In 1990 there were 9.19 million cable TV subscribers. By 2000 the number of subscribers increased to 54.87 million. What is the geometric mean annual increase for the period ?


Answer:

(9.19*54.87)^(1/2) = 22.46 million

I would appreciate your help in this matter to come up with the correct answer.

I also have another possible answer of 19.56%


Thank you!!!!

HallsofIvy
Apr7-04, 07:49 AM
Neither of those answers has any hope of being correct.

In the first case, "(9.19*54.87)^(1/2) = 22.46 million" you are averaging the number of viewers, not the annual increase in the number of viewers.
In the second case, you have a percentage and the problem asks for "annual increase" not percentage annual increase.

IF the problem had asked for "arithmetic" mean (or just "mean") it would be easy: the total increase from 1990 to 2000 is 54.87- 9.19= 45.68 million which would be a mean annual increase for those 10 years of 45.68/10= 4.569 million.

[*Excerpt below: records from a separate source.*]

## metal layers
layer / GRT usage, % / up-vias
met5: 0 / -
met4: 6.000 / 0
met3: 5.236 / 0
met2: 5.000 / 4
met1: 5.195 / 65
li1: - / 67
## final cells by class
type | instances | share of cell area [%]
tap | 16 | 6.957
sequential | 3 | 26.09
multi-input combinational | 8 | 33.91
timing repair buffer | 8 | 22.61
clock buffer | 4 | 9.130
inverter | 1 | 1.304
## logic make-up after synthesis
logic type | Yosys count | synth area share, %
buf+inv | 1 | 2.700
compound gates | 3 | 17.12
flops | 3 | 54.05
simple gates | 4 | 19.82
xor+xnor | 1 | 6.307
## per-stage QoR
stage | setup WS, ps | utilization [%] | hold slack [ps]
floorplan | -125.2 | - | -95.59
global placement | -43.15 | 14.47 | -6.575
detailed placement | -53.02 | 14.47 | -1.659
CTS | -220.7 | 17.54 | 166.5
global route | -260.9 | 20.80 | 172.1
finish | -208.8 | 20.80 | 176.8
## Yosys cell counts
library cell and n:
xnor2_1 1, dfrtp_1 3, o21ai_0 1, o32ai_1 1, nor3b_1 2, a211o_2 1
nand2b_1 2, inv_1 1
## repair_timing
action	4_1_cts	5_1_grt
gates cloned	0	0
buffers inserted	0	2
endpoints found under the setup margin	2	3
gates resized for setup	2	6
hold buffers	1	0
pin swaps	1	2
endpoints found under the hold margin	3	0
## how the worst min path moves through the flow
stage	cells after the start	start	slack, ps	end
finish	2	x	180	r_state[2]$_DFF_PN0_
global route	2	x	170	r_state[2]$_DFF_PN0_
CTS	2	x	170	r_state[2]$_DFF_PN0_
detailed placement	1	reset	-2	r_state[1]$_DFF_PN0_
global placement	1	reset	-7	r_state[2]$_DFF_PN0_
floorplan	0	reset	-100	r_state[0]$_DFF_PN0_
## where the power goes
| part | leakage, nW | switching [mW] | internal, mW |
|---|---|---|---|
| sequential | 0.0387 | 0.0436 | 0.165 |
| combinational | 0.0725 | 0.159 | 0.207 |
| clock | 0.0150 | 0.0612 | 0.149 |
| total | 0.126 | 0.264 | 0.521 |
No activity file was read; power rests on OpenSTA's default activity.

Letting a1, a2, ... , an, be the actual annual increase, you want a number a such that a1*a2*...*a10= a10 AND a1+ ...+ a10= 45.68. Since sums and products don't combine nicely, I don't see any way of getting that.

pig
Apr7-04, 07:50 AM
the 19.56% answer is the annual increase.

9.19 * x^10 = 54.87
x = (54.87/9.19)^(1/10)

which is 1.195644 ~ 19.56%.

22.46 is the geometric mean of 9.19 and 54.87 but i don't see how that is important here.

mathman
Apr7-04, 07:53 PM
Take the ratio (R) of no. of 2000 over no. in 1990. The answer you want is R1/10. I'll let you do the arithmetic.

HallsofIvy
Apr8-04, 11:11 AM
"the 19.56% answer is the annual increase."

No, it's the annual percentage increase. The (arithmetic) mean annual increase is 4.569 million as I said. There's a big difference.

"Take the ratio (R) of no. of 2000 over no. in 1990. The answer you want is R1/10. I'll let you do the arithmetic."
That is 1.1956= "1+r" where r is the annual percentage increase. I don't see how that could be called the "geometric mean annual increase".

pig
Apr9-04, 06:02 AM
No, it's the annual percentage increase.